Figure 8. DLL4 expression is dependent on active VEGFR3 and VEGFR2 signaling.

(A) Whole-mount immunostaining of DLL4 (white, arrow) on lacteals (LYVE1, red) of mice treated with control IgG, αVEGFR2, or αVEGFR3 blocking antibodies. Perinuclear DLL4 intensity/lacteal volume (mean ± SD); n = 3. (B) Serum-starved LECs transfected with control, VEGFR2, VEGFR3, and VEGFR2/VEGFR3 (R2+R3) siRNA were treated for 24 hours with either BSA or VEGFC and analyzed by Western blotting.
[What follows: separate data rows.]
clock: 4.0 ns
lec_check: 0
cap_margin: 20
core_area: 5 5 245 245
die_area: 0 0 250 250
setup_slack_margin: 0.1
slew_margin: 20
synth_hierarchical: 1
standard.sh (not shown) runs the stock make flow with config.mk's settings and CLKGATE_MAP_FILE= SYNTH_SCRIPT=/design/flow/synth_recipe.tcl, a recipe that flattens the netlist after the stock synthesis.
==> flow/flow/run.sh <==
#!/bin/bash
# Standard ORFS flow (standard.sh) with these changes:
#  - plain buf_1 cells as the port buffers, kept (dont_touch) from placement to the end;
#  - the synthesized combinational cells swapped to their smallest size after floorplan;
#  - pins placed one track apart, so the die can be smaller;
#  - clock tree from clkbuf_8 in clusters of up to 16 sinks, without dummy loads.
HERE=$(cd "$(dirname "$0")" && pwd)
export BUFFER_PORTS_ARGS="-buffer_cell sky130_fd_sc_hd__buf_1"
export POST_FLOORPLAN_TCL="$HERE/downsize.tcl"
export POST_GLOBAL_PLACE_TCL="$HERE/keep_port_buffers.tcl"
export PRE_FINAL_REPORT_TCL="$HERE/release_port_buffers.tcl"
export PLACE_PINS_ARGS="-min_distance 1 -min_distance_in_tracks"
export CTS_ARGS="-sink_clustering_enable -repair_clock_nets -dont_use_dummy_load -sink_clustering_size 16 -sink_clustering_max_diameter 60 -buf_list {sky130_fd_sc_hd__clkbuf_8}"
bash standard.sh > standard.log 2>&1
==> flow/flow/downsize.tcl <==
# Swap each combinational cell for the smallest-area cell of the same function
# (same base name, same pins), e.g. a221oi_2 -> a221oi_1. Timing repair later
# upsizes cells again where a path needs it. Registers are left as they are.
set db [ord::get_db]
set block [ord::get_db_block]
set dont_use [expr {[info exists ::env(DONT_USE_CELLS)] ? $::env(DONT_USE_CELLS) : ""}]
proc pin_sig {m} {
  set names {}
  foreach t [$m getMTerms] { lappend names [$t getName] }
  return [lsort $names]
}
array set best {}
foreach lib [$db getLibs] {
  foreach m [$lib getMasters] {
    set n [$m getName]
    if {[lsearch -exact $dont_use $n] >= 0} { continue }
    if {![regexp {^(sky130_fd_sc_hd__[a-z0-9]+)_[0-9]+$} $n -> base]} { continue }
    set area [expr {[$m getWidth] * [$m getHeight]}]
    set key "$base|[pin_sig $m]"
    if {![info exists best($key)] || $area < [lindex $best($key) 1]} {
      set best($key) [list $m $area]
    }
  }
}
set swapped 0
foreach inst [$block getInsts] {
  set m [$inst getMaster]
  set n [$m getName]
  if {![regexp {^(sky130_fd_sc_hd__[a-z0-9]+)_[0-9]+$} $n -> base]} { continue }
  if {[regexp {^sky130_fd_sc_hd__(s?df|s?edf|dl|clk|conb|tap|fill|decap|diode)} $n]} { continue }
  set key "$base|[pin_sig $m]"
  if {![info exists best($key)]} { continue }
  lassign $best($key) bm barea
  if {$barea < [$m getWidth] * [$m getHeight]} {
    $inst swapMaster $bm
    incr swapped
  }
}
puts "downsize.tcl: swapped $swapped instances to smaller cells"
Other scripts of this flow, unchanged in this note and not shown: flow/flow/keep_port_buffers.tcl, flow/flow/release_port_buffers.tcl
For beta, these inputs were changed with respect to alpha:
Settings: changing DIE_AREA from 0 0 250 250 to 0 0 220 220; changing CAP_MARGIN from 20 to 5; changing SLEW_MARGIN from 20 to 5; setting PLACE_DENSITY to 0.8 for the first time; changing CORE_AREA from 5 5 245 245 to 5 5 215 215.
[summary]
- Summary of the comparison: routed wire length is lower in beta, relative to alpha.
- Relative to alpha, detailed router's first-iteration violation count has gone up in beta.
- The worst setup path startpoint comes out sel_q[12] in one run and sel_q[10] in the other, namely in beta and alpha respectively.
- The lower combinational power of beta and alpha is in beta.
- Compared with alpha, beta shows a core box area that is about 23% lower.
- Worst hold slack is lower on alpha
Data are representative of 2 independent experiments. (C) Serum-starved LECs were treated with BSA, VEGFC, and VEGFC C156S for 24 hours and analyzed by Western blotting. Data are representative of 2 independent experiments. (D) Quantification of lacteal filopodia after αVEGFR2 or αVEGFR3 treatment. LEC filopodia/villus (mean ± SD); n = 3. (E) Representative whole-mount images of intestinal villus blood capillaries (PECAM1, green) and lacteals (LYVE1, red) after αVEGFR2 or αVEGFR3 treatment. Lacteal length (mean ± SD) binned for given lengths after 2 weeks of antibody administration; n = 3. Scale bars: 10 μm, A; 50 μm, E. *P < 0.05, **P < 0.01, ***P < 0.001, 2-tailed unpaired Student’s t test (E) or 1-way ANOVA with Bonferroni correction (A and D).